Task directions
Going through the entries below, copy out each line that contains "kMUL".

Dataset entries:
Source: an optimization exercise on an open RTL-to-GDS flow (aim: small area, a short achievable clock period and few clock cycles per item). Production flows keep margins and buffers that such runs may drop.
RTL that was checked went through simulation tests only; none was proved equivalent to the original.
Function not checked in run 2: the RTL went through the layout flow alone.

`flow/config.mk`:
```
export PLATFORM = sky130hd
export DESIGN_NAME = fab_tile_alu
export DESIGN_NICKNAME = fab_tile_alu
export VERILOG_FILES = /design/flow/design.v
export SDC_FILE = /design/flow/constraint.sdc
export NUM_CORES = 4
export LEC_CHECK = 0
export ABC_AREA = 1
export CAP_MARGIN = 20
export CORE_MARGIN = 2
export CORE_UTILIZATION = 25
export PLACE_DENSITY = 0.45
export SETUP_SLACK_MARGIN = 0.8
export SLEW_MARGIN = 20
```
`flow/constraint.sdc`:
```
create_clock -name core_clock -period 22.0 [get_ports {clk}]
set_input_delay 4.4000 -clock core_clock [delete_from_list [all_inputs] [get_ports {clk}]]
set_output_delay 4.4000 -clock core_clock [all_outputs]
set_load 0.01 [all_outputs]
```
`flow/design.v`:
```
module fab_align (
    input  wire [23:0] v,
    input  wire        fill,
    input  wire [5:0]  sa,
    output wire [47:0] u
);
    wire [47:0] s0 = {v, {24{fill}}};
    wire [47:0] s1 = sa[5] ? {{32{s0[47]}}, s0[47:32]} : s0;
    wire [47:0] s2 = sa[4] ? {{16{s1[47]}}, s1[47:16]} : s1;
    wire [47:0] s3 = sa[3] ? {{8{s2[47]}},  s2[47:8]}  : s2;
    wire [47:0] s4 = sa[2] ? {{4{s3[47]}},  s3[47:4]}  : s3;
    wire [47:0] s5 = sa[1] ? {{2{s4[47]}},  s4[47:2]}  : s4;
    assign      u  = sa[0] ? {s5[47], s5[47:1]}        : s5;
endmodule
module fab_round (
    input  wire [47:0] u,
    output wire [46:0] a
);
    wire [23:0] inc = u[24:1] + 24'd1;
    assign a = u[0] ? {{23{inc[23]}}, inc} : u[47:1];
endmodule
module fab_mul (
    input  wire [23:0] a,
    input  wire [23:0] b,
    output wire [47:0] p
);
    wire [24:0] bx = {b, 1'b0};
    wire [24:0] ax = {a[23], a};           
    reg  [47:0] acc;
    reg  [24:0] mag, pp;
    reg         one, two, neg;
    integer i;
    always @(*) begin
        acc = 48'd0;
        for (i = 0; i < 12; i = i + 1)
            acc = acc - (48'd1 << (24 + 2 * i));
        for (i = 0; i < 12; i = i + 1) begin
            one = bx[2*i+1] ^ bx[2*i];
            two = (bx[2*i+2] & ~bx[2*i+1] & ~bx[2*i]) | (~bx[2*i+2] & bx[2*i+1] & bx[2*i]);
            neg = bx[2*i+2];
            mag = ({25{one}} & ax) | ({25{two}} & {ax[23:0], 1'b0});
            pp  = mag ^ {25{neg}};
            acc = acc + ({23'd0, ~pp[24], pp[23:0]} << (2 * i)) + ({47'd0, neg} << (2 * i));
        end
    end
    assign p = acc;
endmodule
module fab_sat24 #(
    parameter W = 49
) (
    input  wire [W-1:0] v,
    output wire [23:0]  y,
    output wire         sat
);
    wire hi_ok = (v[W-1:23] == {(W-23){1'b0}});
    wire lo_ok = (v[W-1:23] == {(W-23){1'b1}});
    assign sat = ~(hi_ok | lo_ok);
    assign y   = sat ? {v[W-1], {23{~v[W-1]}}} : v[23:0];
endmodule
module fab_tile_alu (
    input  wire        clk,
    input  wire        rst,
    input  wire        in_valid,
    output wire        in_ready,
    input  wire [3:0]  kind,
    input  wire [3:0]  used,
    input  wire [23:0] x0,
    input  wire [23:0] x1,
    input  wire [23:0] x2,
    input  wire [23:0] x3,
    input  wire [4:0]  pt0,
    input  wire [4:0]  pt1,
    input  wire [4:0]  pt2,
    input  wire [4:0]  pt3,
    input  wire [4:0]  out_pt,
    input  wire [28:0] prm0,
    input  wire [28:0] prm1,
    input  wire [28:0] prm2,
    input  wire [23:0] y_prev,
    output reg         out_valid,
    output reg  [23:0] y,
    output reg         sat,
    output reg         pin
);
    localparam NSTEP = 3;               
    localparam NITER = 8;               
    wire kSUM = (kind == 4'h1);
    wire kGAIN = (kind == 4'h2);
    wire kMUL = (kind == 4'h3);
    wire kLIM = (kind == 4'h6);
    wire kMM  = (kind == 4'h7);
    wire kSEL = (kind == 4'h8);
    wire kCMP = (kind == 4'h9);
    wire kREC = (kind == 4'hB);
    wire [23:0] xw0 = used[0] ? x0 : 24'd0;
    wire [23:0] xw1 = used[1] ? x1 : 24'd0;
    wire [23:0] xw2 = used[2] ? x2 : 24'd0;
    wire [23:0] xw3 = used[3] ? x3 : 24'd0;
    wire [23:0] P0  = prm0[23:0];
    wire [4:0]  pc  = prm0[28:24];
    wire lim_lo_p = kLIM & ~used[1];
    wire lim_hi_p = kLIM & ~used[2];
    wire rec_bad = ~used[0] | x0[23] | (x0 == 24'd0);
    wire rec_go  = kREC & ~rec_bad;
    wire [6:0] e1    = {2'b0, out_pt} + {2'b0, pt0} - {2'b0, pc} + 7'd1;
    wire       e1_hi = ~e1[6] & (e1[5:0] > 6'd24);
    wire [5:0] sa_rec = e1_hi ? (6'd48 - e1[5:0]) : (6'd24 - e1[5:0]);
    wire [5:0] sa_q0 = 6'd23 - {1'b0, out_pt} + {1'b0, pt0};
    wire [5:0] sa_q1 = 6'd23 - {1'b0, out_pt} + {1'b0, pt1};
    wire [5:0] sa_q2 = 6'd23 - {1'b0, out_pt} + {1'b0, pt2};
    wire [5:0] sa_q3 = 6'd23 - {1'b0, out_pt} + {1'b0, pt3};
    wire [5:0] sa_c1 = 6'd23 - {1'b0, pt0} + {1'b0, pt1};
    wire [23:0] n_s0 = kREC ? (P0 ^ {24{P0[23]}}) : xw0;
    wire [23:0] n_s1 = (kGAIN | lim_lo_p) ? P0 : (kREC ? xw0 : xw1);
    wire [23:0] n_s2 = kCMP ? P0 : (lim_hi_p ? prm1[23:0] : xw2);
    wire [23:0] n_s3 = (kLIM | kCMP) ? y_prev : xw3;
    wire [5:0]  n_sa0 = kREC ? sa_rec : (kCMP ? 6'd23 : sa_q0);
    wire [5:0]  n_sa1 = lim_lo_p ? 6'd23 : (kCMP ? sa_c1 : sa_q1);
    wire [5:0]  n_sa2 = (kCMP | lim_hi_p) ? 6'd23 : sa_q2;
    wire [5:0]  n_sa3 = (kLIM | kCMP) ? 6'd23 : sa_q3;
    wire [6:0]  n_spp = 7'd23 - {2'b0, out_pt} + {2'b0, pt0} + {2'b0, (kGAIN ? pc : pt1)};
    wire [7:0]  n_sg  = kSUM ? prm0[7:0] : (kCMP ? 8'b00_11_11_01 : 8'd0);
    reg         r_v;
    reg  [23:0] s0, s1, s2, s3;
    reg  [5:0]  sa0, sa1, sa2, sa3;
    reg  [6:0]  spp;
    reg  [7:0]  sg;
    reg  [3:0]  r_used;
    reg         r_mx, r_selp, r_fill, r_e1hi;
    reg         rSUM, rPROD, rLIM, rMM, rSEL, rCMP, rRECB, rREC;
    reg  [23:0] r_S;
    reg         busy;      
    reg         dv_set;    
    reg  [3:0]  dv_cnt;
    reg         rdy;
    assign in_ready = rdy;
    wire acc = in_valid & rdy;
    always @(posedge clk) begin
        begin
            s0 <= n_s0; s1 <= n_s1; s2 <= n_s2; s3 <= n_s3;
            sa0 <= n_sa0; sa1 <= n_sa1; sa2 <= n_sa2; sa3 <= n_sa3;
            spp <= n_spp; sg <= n_sg;
            r_used <= used; r_mx <= prm0[0];
            r_selp <= (xw2 != 24'd0);
            r_fill <= kREC & P0[23];
            r_e1hi <= e1_hi;
            rSUM <= kSUM; rPROD <= kGAIN | kMUL; rLIM <= kLIM; rMM <= kMM;
            rSEL <= kSEL; rCMP <= kCMP; rRECB <= kREC & rec_bad; rREC <= rec_go;
            r_S <= prm2[23:0];
        end
    end
    wire [47:0] u0, u1, u2, u3;
    wire [46:0] a0, a1, a2, a3;
    fab_align al0 (.v(s0), .fill(r_fill), .sa(sa0), .u(u0));
    fab_align al1 (.v(s1), .fill(1'b0),   .sa(sa1), .u(u1));
    fab_align al2 (.v(s2), .fill(1'b0),   .sa(sa2), .u(u2));
    fab_align al3 (.v(s3), .fill(1'b0),   .sa(sa3), .u(u3));
    fab_round rd0 (.u(u0), .a(a0));
    fab_round rd1 (.u(u1), .a(a1));
    fab_round rd2 (.u(u2), .a(a2));
    fab_round rd3 (.u(u3), .a(a3));
    function [48:0] term(input [46:0] a, input [1:0] c);
        case (c)
            2'b01:   term = {{2{a[46]}}, a};
            2'b11:   term = ~{{2{a[46]}}, a};
            default: term = 49'd0;
        endcase
    endfunction
    wire [48:0] sum = term(a0, sg[1:0]) + term(a1, sg[3:2]) + term(a2, sg[5:4]) + term(a3, sg[7:6])
                    + (sg[1:0] == 2'b11) + (sg[3:2] == 2'b11) + (sg[5:4] == 2'b11) + (sg[7:6] == 2'b11);
    wire [47:0] prod;
    fab_mul u_mul (.a(s0), .b(s1), .p(prod));
    wire signed [71:0] psh  = $signed({prod, 24'd0}) >>> spp;
    wire        p_ovf = ~((psh[71:25] == {47{1'b0}}) | (psh[71:25] == {47{1'b1}}));
    wire [26:0] p_r   = {psh[25], psh[25:0]} + 27'd1;           
    wire [25:0] p_rr  = p_r[26:1];                                
    wire        p_sat = p_ovf | ~((p_rr[25:23] == 3'b000) | (p_rr[25:23] == 3'b111));
    wire [23:0] p_y   = p_sat ? {prod[47], {23{~prod[47]}}} : p_rr[23:0];
    wire gt10 = $signed(a1) > $signed(a0);
    wire gt32 = $signed(a3) > $signed(a2);
    wire selA = ~r_used[0] | (r_used[1] & (gt10 ~^ r_mx));
    wire selB = ~r_used[2] | (r_used[3] & (gt32 ~^ r_mx));
    wire [46:0] wA = selA ? a1 : a0;
    wire [46:0] wB = selB ? a3 : a2;
    wire uA = r_used[0] | r_used[1];
    wire uB = r_used[2] | r_used[3];
    wire gtBA = $signed(wB) > $signed(wA);
    wire selAB = ~uA | (uB & (gtBA ~^ r_mx));
    wire [46:0] mm = (uA | uB) ? (selAB ? wB : wA) : 47'd0;
    wire [46:0] sel_v = r_selp ? a1 : a0;
    wire [46:0] c1 = ($signed(a0) < $signed(a1)) ? a1 : a0;
    wire [46:0] c2 = ($signed(c1) > $signed(a2)) ? a2 : c1;
    wire [25:0] yp   = {{2{s3[23]}}, s3};
    wire [25:0] slo  = yp - {2'b0, r_S};
    wire [25:0] shi  = yp + {2'b0, r_S};
    wire        s_nz = (r_S != 24'd0);
    wire        c_lo = s_nz & ($signed(c2) < $signed(slo));
    wire        c_hi = s_nz & ($signed(c2) > $signed(shi));
    wire [46:0] c3 = c_lo ? {{21{slo[25]}}, slo} : (c_hi ? {{21{shi[25]}}, shi} : c2);
    wire        l_pin = (c2 != a0) | c_lo | c_hi;
    wire [48:0] dph = {{2{a0[46]}}, a0} - {{2{a1[46]}}, a1} + {{2{a2[46]}}, a2};
    wire        d_gt = ~sum[48] & (sum != 49'd0);
    wire        d_lt = dph[48];
    wire [23:0] cmp_y = d_gt ? 24'h7F_FFFF : (d_lt ? 24'h00_0000 : s3);
    reg  [48:0] wres;
    always @(*) begin
        if (rSUM)      wres = sum;
        else if (rLIM) wres = {{2{c3[46]}}, c3};
        else if (rMM)  wres = {{2{mm[46]}}, mm};
        else           wres = {{2{sel_v[46]}}, sel_v};
    end
    wire [23:0] w_y;
    wire        w_sat;
    fab_sat24 #(.W(49)) u_sat (.v(wres), .y(w_y), .sat(w_sat));
    reg  [23:0] o_y;
    reg         o_sat;
    always @(*) begin
        if (rSUM | rLIM | rMM | rSEL) begin
            o_y = w_y; o_sat = w_sat;
        end else if (rPROD) begin
            o_y = p_y; o_sat = p_sat;
        end else if (rCMP) begin
            o_y = cmp_y; o_sat = 1'b0;
        end else if (rRECB) begin
            o_y = 24'h7F_FFFF; o_sat = 1'b1;
        end else begin
            o_y = 24'd0; o_sat = 1'b0;
        end
    end
    wire [47:0] dv_w   = r_e1hi ? {u0[23:0], {24{r_fill}}} : u0;
    wire        dv_big = r_e1hi & (u0[47:24] != 24'd0);
    wire        dv_ovf = dv_big | (dv_w[47:25] >= s1[22:0]);
    reg  [22:0] dv_d;
    reg  [22:0] dv_r;
    reg  [24:0] dv_q;
    reg         dv_sgn;
    function [47:0] dstep(input [22:0] r, input [24:0] q, input [22:0] d);
        reg [23:0] t;
        begin
            t = {r, q[24]};
            if (t >= {1'b0, d}) begin
                t = t - {1'b0, d};
                dstep = {t[22:0], q[23:0], 1'b1};
            end else begin
                dstep = {t[22:0], q[23:0], 1'b0};
            end
        end
    endfunction
    wire [47:0] dv_s0 = dstep(dv_w[47:25], dv_w[24:0], s1[22:0]);
    reg  [22:0] st_r [0:NSTEP];
    reg  [24:0] st_q [0:NSTEP];
    integer k;
    always @(*) begin
        st_r[0] = dv_r;
        st_q[0] = dv_q;
        for (k = 0; k < NSTEP; k = k + 1)
            {st_r[k+1], st_q[k+1]} = dstep(st_r[k], st_q[k], dv_d);
    end
    wire [24:0] gm   = st_q[NSTEP];
    wire [25:0] g_t  = dv_sgn ? ~{2'b0, gm[24:1]} : {2'b0, gm[24:1]};
    wire [25:0] g_r  = g_t + {25'd0, gm[0] ^ dv_sgn};
    wire        g_sat = ~((g_r[25:23] == 3'b000) | (g_r[25:23] == 3'b111));
    wire [23:0] g_y   = g_sat ? {dv_sgn, {23{~dv_sgn}}} : g_r[23:0];
    always @(posedge clk) begin
        if (rst) begin
            r_v       <= 1'b0;
            busy      <= 1'b0;
            dv_set    <= 1'b0;
            rdy       <= 1'b1;
            out_valid <= 1'b0;
        end else begin
            r_v       <= acc;
            out_valid <= 1'b0;
            if (acc & rec_go) begin
                rdy    <= 1'b0;
                dv_set <= 1'b1;
            end
            if (r_v & ~rREC) begin
                y         <= o_y;
                sat       <= o_sat;
                pin       <= rLIM & l_pin;
                out_valid <= 1'b1;
            end
            if (dv_set) begin
                dv_set <= 1'b0;
                if (dv_ovf) begin
                    y         <= {r_fill, {23{~r_fill}}};
                    sat       <= 1'b1;
                    pin       <= 1'b0;
                    out_valid <= 1'b1;
                    rdy       <= 1'b1;
                end else begin
                    busy   <= 1'b1;
                    dv_cnt <= NITER - 1;
                    rdy    <= (NITER == 1);
                end
            end
            if (busy) begin
                dv_cnt <= dv_cnt - 4'd1;
                if (dv_cnt == 4'd1) rdy <= 1'b1;
                if (dv_cnt == 4'd0) begin
                    busy      <= 1'b0;
                    y         <= g_y;
                    sat       <= g_sat;
                    pin       <= 1'b0;
                    out_valid <= 1'b1;
                end
            end
        end
    end
    always @(posedge clk) begin
        if (dv_set) begin
            dv_d   <= s1[22:0];
            dv_r   <= dv_s0[47:25];
            dv_q   <= dv_s0[24:0];
            dv_sgn <= r_fill;
        end else begin
            dv_r <= st_r[NSTEP];
            dv_q <= st_q[NSTEP];
        end
    end
endmodule
```
`flow/run.sh`:
```
#!/bin/bash
# synth_recipe.tcl (not shown) runs the flow's synth.tcl, then flattens the netlist and writes it again
# the make line also repeats each setting of config.mk as NAME=value (left out here)
make -C /OpenROAD-flow-scripts/flow DESIGN_CONFIG=/design/flow/config.mk WORK_HOME=/design/flow/orfs CLKGATE_MAP_FILE= SYNTH_SCRIPT=/design/flow/synth_recipe.tcl finish
```
==> results of run 1 <==
==> placed cells by master, fill, tap and decap left out, types with 46 or more instances in the layout <==
master,n
sky130_fd_sc_hd__nand2_1,3200
sky130_fd_sc_hd__o21ai_0,1369
sky130_fd_sc_hd__inv_1,1258
sky130_fd_sc_hd__nand3_1,836
sky130_fd_sc_hd__ha_1,787
sky130_fd_sc_hd__a21oi_1,755
sky130_fd_sc_hd__nor2_1,561
sky130_fd_sc_hd__xor2_1,532
sky130_fd_sc_hd__fa_1,379
sky130_fd_sc_hd__o22ai_1,276
sky130_fd_sc_hd__clkdlybuf4s50_1,258
sky130_fd_sc_hd__buf_4,236
sky130_fd_sc_hd__dfxtp_1,218
sky130_fd_sc_hd__xnor2_1,135
sky130_fd_sc_hd__nand4_1,114
sky130_fd_sc_hd__o211ai_1,102
sky130_fd_sc_hd__a31oi_1,86
sky130_fd_sc_hd__mux2i_1,75
sky130_fd_sc_hd__nor3_1,65
sky130_fd_sc_hd__o21ai_1,58
sky130_fd_sc_hd__nor4_1,56
sky130_fd_sc_hd__edfxtp_1,54
sky130_fd_sc_hd__a211oi_1,50
sky130_fd_sc_hd__a22oi_1,46
==> cell families after synthesis <==
| family | count (synthesis) |
|---|---|
| buf+inv | 1987 |
| mux | 76 |
| xor+xnor | 669 |
| flops | 282 |
| fa+ha+maj | 1166 |
| simple gates | 4980 |
| compound gates | 2938 |
==> registers in the layout (all words and copies together), names as in the netlist, 23 cells and up <==
signal,flops
s1,24
s2,24
dv_r,23
dv_d,23
dv_q,25
r_S,24
s0,24
s3,24
y,24
==> how the worst max path moves through the flow <==
stage	end	slack, ns
after floorplan	y[23]	10.63
after detailed placement	y[12]	4.88
after global routing	y[4]	2.94
after global placement	y[12]	4.79
final	y[12]	3.99
after CTS	y[12]	4.83
==> layer usage <==
layer	up-vias	routed length, um
met3	389	26400
met4	2	14200
met2	2886	159000
li1	40200	-
met5	-	14
met1	38800	170000
==> per-stage QoR <==
step           std cells  instance area [um2]  worst slack, ns  hold WS [ns]
3_3_place_gp       15900                81600             4.79         0.516
2_1_floorplan      12100                74900            10.63         0.403
5_1_grt            15900                82900             2.94         0.521
3_5_place_dp       15900                81600             4.88         0.526
4_1_cts            15900                82900             4.83         0.500
6_report           15900                82900             3.99         0.488
==> final cells by class <==
class	count	area share, %
repair buffers	496	5.26
flip-flops and latches	282	7.48
clock buffers	52	1.37
multi-input cells	9829	73.8
diodes	8	0.0241
well taps	3939	5.94
inverters	1309	5.93
clock inverters	21	0.205
==> worst register-to-register path: cells and delay by family (launching register included) <==
family / cells / cell delay (ns)
flops: 1 / 0.76
fa+ha+maj: 3 / 1.26
xor+xnor: 1 / 0.12
compound gates: 15 / 4.02
buf+inv: 8 / 2.51
simple gates: 50 / 9.06
==> flow_metrics.py, run 1 <==
metrics = {
    "min_path": {
        "whs_endpoint": "dv_cnt[0]",
        "hp-start": "busy",
        "timing.hold.worst_path_depth": 1,
        "min-delay-path-class": "reg -> reg",
    },
    "global_route": {
        "grt.overflow.total": 0,
        "grt_use_total_pct": 23.7,
        "pin_count_of_the_biggest_net_entering_global_routing": 91,
        "use_met3_pct": 3.32,
        "gr-usage-met2_pct": 36.8,
        "antenna_violations_before_repair": 28,
        "grt.met1_usage_pct": 33.2,
        "first_pass_grt_wire_length_mm": 536,
        "grt-busiest-layer": "met2",
        "first_global_vias": 77700,
    },
    "clock_tree": {
        "clkTransAtPathRegs_ns": 0.06,
        "tritoncts.num_buffers": 40,
        "cts_htree_levels": 2,
        "post_cts_resize_count": 0,
        "clkSinkCount": 282,
        "worstSkewPairLatency_ns": 0.66,
        "cts_setup_buffers": 0,
        "clock_tree_from_tritoncts": "done",
        "post_cts_hold_buffer_count": 0,
        "max_clock_buf_depth": 3,
        "cts.root.buffer_cell": "sky130_fd_sc_hd__clkbuf_16",
    },
    "logic_synthesis": {
        "synth.top_cells.by_area": "sky130_fd_sc_hd__nand2_1 16%, sky130_fd_sc_hd__ha_1 13%, sky130_fd_sc_hd__fa_1 10%",
        "synth_area_leader_cell": "sky130_fd_sc_hd__nand2_1",
        "synth-compound-area-share_pct": 21.7,
        "postSynthAreaPerCell_um2": 6.19,
        "synth_enable_flop_cells": 54,
        "synth-simple-area-share_pct": 27.7,
        "synth-xor-area-share_pct": 7.84,
        "post_synth_num_cell_types": 73,
        "netlist_top_cells_count": "3204 x sky130_fd_sc_hd__nand2_1, 1374 x sky130_fd_sc_hd__o21ai_0, 1265 x sky130_fd_sc_hd__inv_1",
        "yosysMostFrequentCell": "sky130_fd_sc_hd__nand2_1",
        "syn-num-nets": 13500,
        "synthAdderAreaFrac_pct": 23.3,
        "synth.ff_latch_count": 282,
        "cells_after_synthesis": 12100,
        "synth_warnings": 4,
        "ys_dominant_reg_cell": "sky130_fd_sc_hd__dfxtp_1",
        "muxShareOfSynthArea_pct": 1.02,
        "synthArstFlopShare_pct": 0,
        "synth_area_mm2": 0.0749,
        "combinational_family_with_the_most_area_after_synthesis": "simple AND/OR/NAND/NOR gates",
        "synth_top_cell_area_share_pct": 16.1,
        "seq_area_frac_synth_pct": 8.26,
    },
    "critical_path": {
        "rr_endpoint": "y[12]",
        "worst_ep_arrival_time_ns": 18.40,
        "critPathLaunch": "s0[23]",
        "worst-setup-path-type": "reg -> reg",
        "crit_path_end_kind": "flip-flop",
        "logic_depth_of_the_worst_setup_path_including_buffers": 77,
        "cp_top_family": "simple AND/OR/NAND/NOR gates",
        "highest_fanout_seen_on_the_critical_path": 56,
        "worst_path_largest_cell_delay_ns": 0.76,
        "required_ns": 22.39,
        "rr_worst_depth": 77,
        "critPathBufInv": 8,
        "start_kind": "flip-flop",
        "crit_path_top_delay_cell": "sky130_fd_sc_hd__dfxtp_1",
        "crit_top_cell": "sky130_fd_sc_hd__nand2_1",
        "r2r_setup_slack_ns": 3.99,
        "reg2reg_from": "s0[23]",
    },
    "run_status": {
        "run_status": "complete, no violations",
    },
    "layout": {
        "layout.core_utilization_pct": 27.9,
        "flow.area_growth_from_synthesis_pct": 10.7,
        "multi_input_gate_area_mm2": 0.0612,
        "ff_latch_area_mm2": 0.00620,
        "nFillCells": 34000,
        "final_net_count": 13400,
        "drive_gt1_share_pct": 4.07,
    },
    "drt": {
        "detailedRoute.firstPassIterationCount": 6,
        "ant_nets": 0,
        "detailed_route_vias_per_instance": 5.16,
        "wirelength_per_cell_um": 23.2,
        "detailed_route_via_count": 82300,
        "drtIter0Drc": 8539,
        "drt-total-wl_mm": 369,
        "drcViolationCount": 0,
    },
    "die": {
        "initial_core_util_pct": 25.2,
        "floorplan.io_pins": 271,
        "fp.coreArea_mm2": 0.297,
        "die_y_extent_um": 551,
        "dieWidth_um": 551,
        "dieArea_mm2": 0.304,
        "placement_rows": 200,
    },
    "sta": {
        "slew-limit-headroom_pct": 18.7,
        "min_period_ns": 18.01,
        "final.setup.tns_ns": 0,
        "setup_repair_after_global_routing_missed_its_margin": "false",
        "final-setup-viol-count": 0,
        "clock-skew-final_ns": 0.0650,
        "timing_max_transition_violations_final": 0,
        "fmax_mhz": 55.5,
        "max_slew.worst_pin.slew_ns": 1.21,
        "timing.final.crit_share_pct": 81.9,
        "hold_violation_total_from_the_final_report": 0,
    },
    "placement": {
        "port_buffers": 260,
        "final_gp_congestion": 0.972,
        "dpl.hpwl_mm": 303,
    },
    "job": {
        "drv_cap": 0,
    },
}
Testbench counts, summed over its fixed seeds: cycles 8,682, items 6,400.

Written response
    wire kMUL = (kind == 4'h3);
            rSUM <= kSUM; rPROD <= kGAIN | kMUL; rLIM <= kLIM; rMM <= kMM;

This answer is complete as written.